What you will do ▸
Once the line with "function automatic logic [1:0]" is found in the entries below, print it and each following line exactly, stopping after the line with "logic [34:0] m;"; print nothing else.

(Stored items)
====

Source: an optimization exercise on an open RTL-to-GDS flow (aim: small area, a short achievable clock period and few clock cycles per item). Production flows keep margins and buffers that such runs may drop. The RTL was checked by simulation tests, not by an equivalence proof against the original design.

==> flow/design.v <==
module muldiv_unit (
    input  logic        clk,
    input  logic        rst,
    input  logic        start_i,
    input  logic [1:0]  op_i,
    input  logic [31:0] a_i,
    input  logic [31:0] b_i,
    input  logic        cancel_i,
    output logic        busy_o,
    output logic        done_o,
    output logic [31:0] hi_o,
    output logic [31:0] lo_o,
    output logic        divzero_o
);
    typedef enum logic [2:0] {IDLE = 3'd0, MUL = 3'd1, NORM = 3'd2, DIV = 3'd3, FIX = 3'd4} state_e;
    state_e       state_q;
    logic [5:0]   cnt_q;      
    logic [1:0]   last_q;     
    logic         hx_q;       
    logic         pb_q;       
    logic [31:0]  hi_q, lo_q;
    logic [32:0]  d_q;        
    logic         sgn_q, negq_q, negr_q, done_q, dz_q;
    assign busy_o    = !cancel_i && (start_i || (state_q != IDLE));
    assign done_o    = done_q;
    assign divzero_o = dz_q;
    assign hi_o      = hi_q;
    assign lo_o      = lo_q;
    function automatic logic [1:0] last_chunk(input logic [31:0] x, input logic sgn);
        logic [31:0] e;
        e = sgn ? (x ^ {32{x[31]}}) : x;
        if (e[31:8] == '0 && !(sgn && e[7]))        last_chunk = 2'd0;
        else if (e[31:16] == '0 && !(sgn && e[15])) last_chunk = 2'd1;
        else if (e[31:24] == '0 && !(sgn && e[23])) last_chunk = 2'd2;
        else                                        last_chunk = 2'd3;
    endfunction
    function automatic logic [5:0] clz(input logic [31:0] x);
        clz = 6'd32;
        for (int i = 0; i < 32; i++) if (x[i]) clz = 6'(31 - i);
    endfunction
    function automatic logic [5:0] mag_clz(input logic [31:0] x, input logic sgn);
        logic neg, pow2;
        neg  = sgn && x[31];
        pow2 = (x[30:0] & ~x[31:1]) == '0;
        mag_clz = clz(neg ? ~x : x) - 6'(neg && pow2);
    endfunction
    function automatic logic [83:0] csa(input logic [41:0] x, input logic [41:0] y,
                                        input logic [41:0] z);
        logic [41:0] c;
        c   = (x & y) | (x & z) | (y & z);
        csa = {c[40:0], 1'b0, x ^ y ^ z};
    endfunction
    function automatic logic [31:0] neg(input logic [31:0] x);
        neg = ~x + 32'd1;
    endfunction
    logic        sgn_s, swap_s, small_s;
    logic [1:0]  la_s, lb_s;
    logic [5:0]  za_s, zb_s, sh_s;
    always_comb begin
        sgn_s   = !op_i[0];
        la_s    = last_chunk(a_i, sgn_s);
        lb_s    = last_chunk(b_i, sgn_s);
        swap_s  = la_s < lb_s;
        za_s    = mag_clz(a_i, sgn_s);
        zb_s    = mag_clz(b_i, sgn_s);
        small_s = za_s > zb_s;
        sh_s    = zb_s - za_s;
    end
    logic               mlast_s;
    logic signed [34:0] row_s [4];
    logic [3:0]         rneg_s;
    logic signed [41:0] macc_s;
    logic [64:0]        mfull_s;
    logic [63:0]        mres_s;
    logic [8:0]         bw_s;
    logic [41:0]        op_s [6];
    logic [41:0]        ss_s [4];
    logic [41:0]        cs_s [4];
    always_comb begin
        mlast_s = (cnt_q[1:0] == last_q);
        bw_s    = {lo_q[7:0], pb_q};
        for (int i = 0; i < 4; i++) begin
            logic [2:0] t;
            logic [34:0] m;
            t = bw_s[2*i +: 3];
            rneg_s[i] = t[2] & ~(t[1] & t[0]);
            case (t)
                3'b001, 3'b010, 3'b101, 3'b110: m = {{2{d_q[32]}}, d_q};
                3'b011, 3'b100:                 m = {d_q[32], d_q, 1'b0};
                default:                        m = '0;
            endcase
            row_s[i] = m ^ {35{rneg_s[i]}};
        end
        op_s[0] = {{9{hx_q}}, hi_q};
        op_s[1] = {{7{row_s[0][34]}}, row_s[0]};
        op_s[2] = {{5{row_s[1][34]}}, row_s[1], 2'b00};
        op_s[3] = {{3{row_s[2][34]}}, row_s[2], 4'b0000};
        op_s[4] = {{1{row_s[3][34]}}, row_s[3], 6'b000000};
        op_s[5] = ((mlast_s && !sgn_q && lo_q[7]) ? {{1{d_q[32]}}, d_q, 8'd0} : 42'd0)
                | {35'd0, rneg_s[3], 1'b0, rneg_s[2], 1'b0, rneg_s[1], 1'b0, rneg_s[0]};
        {cs_s[0], ss_s[0]} = csa(op_s[0], op_s[1], op_s[2]);
        {cs_s[1], ss_s[1]} = csa(op_s[3], op_s[4], op_s[5]);
        {cs_s[2], ss_s[2]} = csa(ss_s[0], cs_s[0], ss_s[1]);
        {cs_s[3], ss_s[3]} = csa(ss_s[2], cs_s[2], cs_s[1]);
        macc_s = ss_s[3] + cs_s[3];
        mfull_s = {macc_s[40:0], lo_q[31:8]};
        case (mlast_s ? last_q : 2'd3)
            2'd3:    mres_s = mfull_s[63:0];
            2'd2:    mres_s = {{7{mfull_s[64]}}, mfull_s[64:8]};
            2'd1:    mres_s = {{15{mfull_s[64]}}, mfull_s[64:16]};
            default: mres_s = {{23{mfull_s[64]}}, mfull_s[64:24]};
        endcase
    end
    logic [31:0] nhi_s, nlo_s, mb_s;
    always_comb begin
        nhi_s = neg(hi_q);
        nlo_s = neg((state_q == FIX) ? lo_q : d_q[31:0]);
        mb_s  = (sgn_q && d_q[31]) ? nlo_s : d_q[31:0];
    end
    logic [32:0] df1_s, df2_s;
    logic [31:0] r1_s, r2_s;
    logic        ge1_s, ge2_s;
    always_comb begin
        df1_s = {1'b0, hi_q} - {1'b0, d_q[31:0]};
        ge1_s = !df1_s[32];
        r1_s  = ge1_s ? df1_s[31:0] : hi_q;
        df2_s = {1'b0, r1_s} - {2'b0, d_q[31:1]};
        ge2_s = !df2_s[32];
        r2_s  = ge2_s ? df2_s[31:0] : r1_s;
    end
    always_ff @(posedge clk) begin
        if (rst) begin
            state_q <= IDLE;
            done_q  <= 1'b0;
            dz_q    <= 1'b0;
        end else begin
            done_q <= 1'b0;
            dz_q   <= 1'b0;
            case (state_q)
                IDLE: begin
                    if (start_i && !cancel_i) begin
                        sgn_q <= sgn_s;
                        if (!op_i[1]) begin
                            state_q <= MUL;
                            cnt_q   <= '0;
                            hx_q    <= 1'b0;
                            pb_q    <= 1'b0;
                            hi_q    <= '0;
                            if (swap_s) begin
                                last_q <= la_s;
                                lo_q   <= a_i;
                                d_q    <= {sgn_s & b_i[31], b_i};
                            end else begin
                                last_q <= lb_s;
                                lo_q   <= b_i;
                                d_q    <= {sgn_s & a_i[31], a_i};
                            end
                        end else begin
                            hi_q   <= a_i;
                            lo_q   <= (b_i == '0) ? '1 : '0;
                            d_q    <= {1'b0, b_i};
                            cnt_q  <= sh_s;
                            negq_q <= sgn_s && (a_i[31] ^ b_i[31]);
                            negr_q <= sgn_s && a_i[31];
                            if (b_i == '0 || small_s) begin
                                done_q <= 1'b1;
                                dz_q   <= (b_i == '0);
                            end else begin
                                state_q <= NORM;
                            end
                        end
                    end
                end
                MUL: begin
                    if (cancel_i) begin
                        state_q <= IDLE;
                    end else begin
                        {hi_q, lo_q} <= mres_s;
                        hx_q         <= macc_s[40];
                        pb_q         <= lo_q[7];
                        cnt_q        <= cnt_q + 6'd1;
                        if (mlast_s) begin
                            done_q  <= 1'b1;
                            state_q <= IDLE;
                        end
                    end
                end
                NORM: begin
                    if (cancel_i) begin
                        state_q <= IDLE;
                    end else begin
                        if (negr_q) hi_q <= nhi_s;
                        d_q     <= {1'b0, mb_s << cnt_q[4:0]};
                        state_q <= DIV;
                    end
                end
                DIV: begin
                    if (cancel_i) begin
                        state_q <= IDLE;
                    end else begin
                        if (cnt_q == 6'd0) begin
                            hi_q <= r1_s;
                            lo_q <= {lo_q[30:0], ge1_s};
                        end else begin
                            hi_q <= r2_s;
                            lo_q <= {lo_q[29:0], ge1_s, ge2_s};
                        end
                        d_q   <= {3'b0, d_q[31:2]};
                        cnt_q <= cnt_q - 6'd2;
                        if (cnt_q <= 6'd1) begin
                            if (negq_q || negr_q) begin
                                state_q <= FIX;
                            end else begin
                                done_q  <= 1'b1;
                                state_q <= IDLE;
                            end
                        end
                    end
                end
                FIX: begin
                    if (cancel_i) begin
                        state_q <= IDLE;
                    end else begin
                        if (negr_q) hi_q <= nhi_s;
                        if (negq_q) lo_q <= nlo_s;
                        done_q  <= 1'b1;
                        state_q <= IDLE;
                    end
                end
                default: state_q <= IDLE;
            endcase
        end
    end
endmodule
==> flow/run.sh <==
#!/bin/bash
# synth_recipe.tcl (not shown) runs the flow's synth.tcl, then flattens the netlist and writes it again
# the make line also repeats each setting of config.mk as NAME=value (left out here)
make -C /OpenROAD-flow-scripts/flow DESIGN_CONFIG=/design/flow/config.mk WORK_HOME=/design/flow/orfs CLKGATE_MAP_FILE= SYNTH_SCRIPT=/design/flow/synth_recipe.tcl finish
==> flow/config.mk <==
export PLATFORM = sky130hd
export DESIGN_NAME = muldiv_unit
export DESIGN_NICKNAME = muldiv_unit
export VERILOG_FILES = /design/flow/design.v
export SDC_FILE = /design/flow/constraint.sdc
export NUM_CORES = 4
export LEC_CHECK = 0
export CAP_MARGIN = 20
export CORE_MARGIN = 2
export CORE_UTILIZATION = 40
export SLEW_MARGIN = 20
==> flow/constraint.sdc <==
create_clock -name core_clock -period 10.5 [get_ports {clk}]
set_input_delay 2.1000 -clock core_clock [delete_from_list [all_inputs] [get_ports {clk}]]
set_output_delay 2.1000 -clock core_clock [all_outputs]
set_load 0.01 [all_outputs]
==> out/results.ini, run 1 <==
[timing]
final.min_clock_period_ns=8.60
worst_pin_slew_ns=1.22
rsz0062_at_grt=false
relSlewSlack_pct=17.5
fin_setup_tns_ns=0
clock.fmax_ghz=0.116
skew_ns=0.0174
whs_ns=0.688
slew_viol_final=0
fin_ws_ns=1.90
hold_viol=0
fin_crit_sh_pct=81.9
setup-violations-final=0

[die]
die_area_sq_um=72200
core_sq_um=69700
start_util_pct=40.2
die_y_um=269
io_pins=137
rows=97
die_w_um=269

[clock_network]
path_clk_slew_ns=0.06
cts-hold-fix-buffers=0
postCtsSetupRepairBufs=0
cts_max_path_buffers=2
clock_latency_ns=0.48
clock-sinks=115
cts_made_buffers=17
cts_tree=built
cts_root_buf=clkbuf_16
cts-htree-levels=4
ctsResizeCount=0

[drt]
ant_nets=0
remaining_drc_errors=0
wire_per_inst_um=29.5
firstDrtPassIters=7
via_per_inst=6.69
vias=30900
drt_iter0_markers=4470
wl_um=136000

[placement]
routabilityCongestion=1.04
dpl_worst_slack_ns=1.90
io_buffers=136
dp_hpwl_um=103000

[yosys]
syn-num-nets=4104
synth_top_area_share_pct=11.8
ys.flop_type=edfxtp_1
synth_cell_types=96
synthAdderAreaFrac_pct=16.5
async_flop_share_pct=0
ys_ff_latch=115
synth.area.mux_share_pct=6.39
synth_top_family_by_area=compound AO/OA/AOI/OAI gates
yosys.area_share.simple_pct=18.3
synth-seq-area-share_pct=12.1
synth_edf_count=110
syn_area_sq_um=28000
synth.area.top_cells=edfxtp_1, fa_1, xnor2_1
synth_xor_area_share_pct=9.56
syn_inst=3748
synth_compound_area_share_pct=29.2
yosysWarnings=5
synth_top_cell_by_area=edfxtp_1
syn_avg_cell_area_sq_um=7.48

[layout]
area_growth_pct=9.29
final_nets=4024
drive_gt1_share_pct=5.54
utilization_pct=44.0
final_cell_mix=a21oi_1, nand2_1, nor2_1

[global_route]
antenna_found_initial=7
grt_max_degree=74
grt_util_all_layers_pct=37.3
grt_pass1_wl_um=198000
grt_pass1_vias=29100
grt_overflow=0

[run]
maxCapViolations=0

[setup_path]
endpoint_kind=register
start_kind=register
reg2regPathDepth=25
cp.arrival_ns=8.90
critPathKind=reg -> reg
reg2reg_to=hi_q[18]
crit-reg2reg-launch=lo_q[1]
crit_fanout=25
critical_path_required_ns=10.80
reg2reg_slack_ns=1.90

[hold_path]
worst_hold_path.endpoint=state_q[2]
hold_depth=2
hold_path.class=reg -> reg
hold_start=negq_q

[run_status]
status=no timing/DRC/antenna violations

==> metal layers <==
layer  global-route usage [%]  part of all wire, %  wire length (um)  up-vias
met5                        0                0.028                38        -
met4                     28.2                  9.0             12300        6
met3                     9.21                   12             16500      520
met2                     55.6                   42             57500     2212
met1                     46.4                   37             50200    14700
li1                         -                    -                 -    13500
==> layout make-up <==
type / count / area, sq um
multi-input cells: 3059 / 22500
clock inverters: 15 / 134
diodes: 2 / 5.00
well taps: 940 / 1180
repair buffers: 220 / 1990
inverters: 255 / 957
fillers: 7172 / 39000
flip-flops and latches: 115 / 3400
clock buffers: 17 / 425
==> worst max-delay path: stages (launching register included) <==
cell and delay, ns:
edfxtp_1 0.59, inv_1 0.08, ha_1 0.98, nand2_1 0.14
xor2_1 0.20, fa_1 0.53, inv_1 0.05, fa_1 0.49
inv_1 0.04, ha_1 0.27, ha_1 0.16, inv_1 0.06
fa_1 0.45, nor2b_1 0.13, o21ai_0 0.15, a21boi_0 0.41
o2111ai_1 0.29, a211oi_1 0.65, o2111ai_1 0.30, a2111oi_0 0.54
buf_4 0.23, or2_2 0.14, xor2_1 0.10, a21oi_1 0.77
o21ai_0 0.43, o211ai_1 0.21
==> cells in the mapped netlist, drive strengths merged, types with 90 or more instances <==
cell type,number
nor2,283
edfxtp,110
a22oi,147
o21ai,252
fa,141
clkbuf,267
nor3,90
inv,252
nand3,99
xnor2,246
nand2,283
mux2i,136
a21oi,284
ha,145
==> flip-flops by register name, indices dropped and copies added, names as in the netlist <==
register / count
cnt_q: 6
hx_q: 1
lo_q: 32
negr_q: 1
state_q: 3
pb_q: 1
negq_q: 1
done_q: 1
hi_q: 32
sgn_q: 1
dz_q: 1
last_q: 2
d_q: 33
==> kinds of logic (layout without fill, tap and decap cells) <==
| kind of cell | Yosys count | count (layout) |
|---|---|---|
| mux | 165 | 165 |
| compound gates | 1238 | 1238 |
| flops | 115 | 115 |
| fa+ha+maj | 286 | 286 |
| simple gates | 1064 | 1064 |
| other cells | 0 | 2 |
| buf+inv | 574 | 507 |
| xor+xnor | 306 | 306 |
==> worst max-delay path by stage <==
stage                     startpoint       end  slack (ns)  cells after the start
after floorplan              lo_q[4]  hi_q[28]        3.84                     22
after global placement       a_i[31]    done_q        2.02                     25
after detailed placement     a_i[31]    done_q        1.90                     25
after CTS                    lo_q[1]  hi_q[18]        2.07                     25
after global routing         lo_q[1]  hi_q[18]        1.46                     25
final                        lo_q[1]  hi_q[18]        1.90                     25
==> through the flow <==
step                      cells  cell area (sq um)
after floorplan            3748              28000
after global placement     4588              30100
after detailed placement   4588              30100
after CTS                  4620              30600
after global routing       4621              30600
final                      4623              30600
Testbench counts, summed over its fixed seeds: cycles 9,632, items 2,400.
==> inputs of run 2 (changes only) <==
--- a/flow/config.mk
+++ b/flow/config.mk
@@ -9,3 +9,4 @@
 export CORE_MARGIN = 2
-export CORE_UTILIZATION = 40
+export CORE_UTILIZATION = 55
+export SETUP_SLACK_MARGIN = 4
 export SLEW_MARGIN = 20
==> out/results.ini, run 2 <==
[timing]
skew_ns=0.0205
relSlewSlack_pct=25.5
clock.fmax_ghz=0.145
fin_setup_tns_ns=0
worst_pin_slew_ns=1.11
fin_crit_sh_pct=65.6
final.min_clock_period_ns=6.89
setup-violations-final=0
hold_viol=0
rsz0062_at_grt=true
whs_ns=0.764
slew_viol_final=0

[clock_network]
cts-htree-levels=4
cts_tree=built
clock-sinks=115
path_clk_slew_ns=0.07
cts-hold-fix-buffers=0
cts_made_buffers=17
clock_latency_ns=0.52
cts_max_path_buffers=2
cts_root_buf=clkbuf_16

[die]
die_area_sq_um=52800
die_y_um=230
rows=82
die_w_um=230
start_util_pct=55.8
core_sq_um=50300
io_pins=137

[placement]
dp_hpwl_um=101000
place_area_sq_um=29600
routabilityCongestion=1.09
io_buffers=136

[yosys]
yosysWarnings=5
synth_cell_types=96
syn_area_sq_um=28000
synth_top_cell_by_area=edfxtp_1
synth.area.top_cells=edfxtp_1, fa_1, xnor2_1
ys_ff_latch=115
synth_top_area_share_pct=11.8
syn_avg_cell_area_sq_um=7.48
synth-seq-area-share_pct=12.1
synth_common_cells=a21oi_1, nand2_1, nor2_1, clkbuf_1, inv_1
ys.flop_type=edfxtp_1
syn_inst=3748
async_flop_share_pct=0
syn-num-nets=4104
synth_edf_count=110

[drt]
wl_um=148000
remaining_drc_errors=0
firstDrtPassIters=8
drt_iter0_markers=5756
vias=34000
via_per_inst=7.53
wire_per_inst_um=32.7
ant_nets=0

[layout]
reg_top3=d_q (33), hi_q (32), lo_q (32)
largest_register_ffs=33
final_nets=4174
final_cell_mix=nand2_1, nor2_1, a21oi_1
regMostFlops=d_q
drive_gt1_share_pct=14.9
utilization_pct=65.9
num-fill-cells=4240
area_growth_pct=18.3
final_common_cell=nand2_1
final_area_sq_um=33100

[setup_path]
critical_path_required_ns=10.73
start_kind=register
critPathKind=reg -> reg
endpoint_kind=register
cp.arrival_ns=7.11
crit_fanout=6

[global_route]
grt_pass1_vias=31300
antenna_found_initial=8
grt_pass1_wl_um=206000
grt_overflow=0
grt_util_all_layers_pct=52.5
grt_max_degree=65

[run_status]
status=no timing/DRC/antenna violations

[hold_path]
hold_path.class=reg -> reg

[run]
maxCapViolations=0

run 2: cell types whose count changed in the layout (fill, tap and decap cells not counted), moves of 14 or more:
| cell | delta |
|---|---|
| buf_4 | +105 |
| o21ai_1 | +21 |
| a21oi_2 | +15 |
| buf_12 | +14 |
| o21ai_0 | -32 |
| clkdlybuf4s50_1 | -36 |
| ha_4 | +20 |
| a22oi_2 | +31 |
| a22oi_1 | -31 |
| ha_1 | -30 |
| a21oi_1 | -22 |
| clkbuf_2 | +17 |
| buf_6 | +15 |
run 2: final timing paths:
check,start,endpoint,slack (ns),depth (start not counted)
max,lo_q[1],hi_q[7],3.61,22
min,negq_q,state_q[2],0.76,2
min reg2reg,negq_q,state_q[2],0.76,2
max reg2reg,lo_q[1],hi_q[7],3.61,22
run 2: through the flow:
stage / std cells / setup WS [ns]
2_1_floorplan: 3748 / 4.05
3_3_place_gp: 4301 / 2.30
3_5_place_dp: 4301 / 2.11
4_1_cts: 4412 / 4.00
5_1_grt: 4503 / 3.66
6_report: 4512 / 3.61
run 2: logic make-up (layout without fill, tap and decap cells):
group / Yosys count / count (layout) / share of synthesized area (%)
compound gates: 1238 / 1240 / 29.2
fa+ha+maj: 286 / 286 / 16.5
other cells: 0 / 9 / 0
xor+xnor: 306 / 306 / 9.56
mux: 165 / 173 / 6.39
simple gates: 1064 / 1066 / 18.3
flops: 115 / 115 / 12.1
buf+inv: 574 / 645 / 7.83
run 2: worst max-delay path: stages (launching register included):
cell	delay, ns
edfxtp_1	0.50
buf_6	0.17
ha_4	0.21
mux2_4	0.38
a22oi_2	0.17
xnor2_1	0.16
fa_1	0.48
fa_1	0.52
inv_2	0.05
fa_1	0.57
ha_4	0.24
a21oi_2	0.20
o21ai_1	0.14
a21o_1	0.22
a21o_1	0.22
a2111o_1	0.46
a31oi_4	0.24
o31a_1	0.25
o211ai_1	0.29
a21oi_2	0.35
xnor2_4	0.13
a22oi_2	0.49
o211ai_1	0.18
run 2: layout make-up:
class                      count  area, sq um  share of cell area, %
timing repair buffer         357         3260                   9.83
antenna                        9         22.5                 0.0679
multi-input combinational   3071        24100                   72.7
clock buffer                  21          440                   1.33
tap                          672          841                   2.54
clock inverter                11         88.8                  0.268
sequential                   115         3400                   10.3
timing repair inverter         1         5.00                 0.0151
inverter                     255          976                   2.94
run 2: per-layer routing:
metal | vias to the layer above | GRT usage, % | part of all wire [%]
li1 | 13800 | - | -
met1 | 15900 | 61.1 | 33
met2 | 3256 | 76.1 | 40
met3 | 999 | 21.5 | 16
met4 | 10 | 41.8 | 11
met5 | - | 0.276 | 0.074
run 2: repair_timing:
item	in CTS	in global routing
gates resized for setup	162	294
setup buffers	69	82
gates cloned	10	8
pin swaps	27	95
endpoints found under the setup margin	106	58

-- static timing again, ports no longer ideal --
No port has a modelled driver above. Below, the same layouts with a new extraction and two added sets of constraints. Step 1 (the two cells are an assumption about what drives the block):
set clk [get_ports {clk}]
set_driving_cell -lib_cell sky130_fd_sc_hd__clkbuf_16 $clk
set_driving_cell -lib_cell sky130_fd_sc_hd__buf_2 [delete_from_list [all_inputs] $clk]
Step 2 times the ports against the registers' clock, not the clock port: input delays grow and output delays shrink by t, the midpoint of the rising clock arrivals with the driver on. a / b / c = ideal / step 1 / step 2; a / b = the first two.
| run | t, ns | setup WS [ns] | worst setup path after step 2 | worst slew at a driven data input, ns | pins driven straight from the clock port |
|---|---|---|---|---|---|
| run 1 | 0.532 | 1.900 / 1.900 / 1.747 | input to register | 0.05 | 1 |
| run 2 | 0.575 | 3.613 / 3.613 / 3.539 | input to register | 0.20 | 1 |
After both steps setup and hold are still met in every run listed. The setup slack of run 1, which loses most, moves by 0.000 ns with the drivers and by -0.153 ns with both steps.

====

Answer space ▸
    function automatic logic [1:0] last_chunk(input logic [31:0] x, input logic sgn);
        logic [31:0] e;
        e = sgn ? (x ^ {32{x[31]}}) : x;
        if (e[31:8] == '0 && !(sgn && e[7]))        last_chunk = 2'd0;
        else if (e[31:16] == '0 && !(sgn && e[15])) last_chunk = 2'd1;
        else if (e[31:24] == '0 && !(sgn && e[23])) last_chunk = 2'd2;
        else                                        last_chunk = 2'd3;
    endfunction
    function automatic logic [5:0] clz(input logic [31:0] x);
        clz = 6'd32;
        for (int i = 0; i < 32; i++) if (x[i]) clz = 6'(31 - i);
    endfunction
    function automatic logic [5:0] mag_clz(input logic [31:0] x, input logic sgn);
        logic neg, pow2;
        neg  = sgn && x[31];
        pow2 = (x[30:0] & ~x[31:1]) == '0;
        mag_clz = clz(neg ? ~x : x) - 6'(neg && pow2);
    endfunction
    function automatic logic [83:0] csa(input logic [41:0] x, input logic [41:0] y,
                                        input logic [41:0] z);
        logic [41:0] c;
        c   = (x & y) | (x & z) | (y & z);
        csa = {c[40:0], 1'b0, x ^ y ^ z};
    endfunction
    function automatic logic [31:0] neg(input logic [31:0] x);
        neg = ~x + 32'd1;
    endfunction
    logic        sgn_s, swap_s, small_s;
    logic [1:0]  la_s, lb_s;
    logic [5:0]  za_s, zb_s, sh_s;
    always_comb begin
        sgn_s   = !op_i[0];
        la_s    = last_chunk(a_i, sgn_s);
        lb_s    = last_chunk(b_i, sgn_s);
        swap_s  = la_s < lb_s;
        za_s    = mag_clz(a_i, sgn_s);
        zb_s    = mag_clz(b_i, sgn_s);
        small_s = za_s > zb_s;
        sh_s    = zb_s - za_s;
    end
    logic               mlast_s;
    logic signed [34:0] row_s [4];
    logic [3:0]         rneg_s;
    logic signed [41:0] macc_s;
    logic [64:0]        mfull_s;
    logic [63:0]        mres_s;
    logic [8:0]         bw_s;
    logic [41:0]        op_s [6];
    logic [41:0]        ss_s [4];
    logic [41:0]        cs_s [4];
    always_comb begin
        mlast_s = (cnt_q[1:0] == last_q);
        bw_s    = {lo_q[7:0], pb_q};
        for (int i = 0; i < 4; i++) begin
            logic [2:0] t;
            logic [34:0] m;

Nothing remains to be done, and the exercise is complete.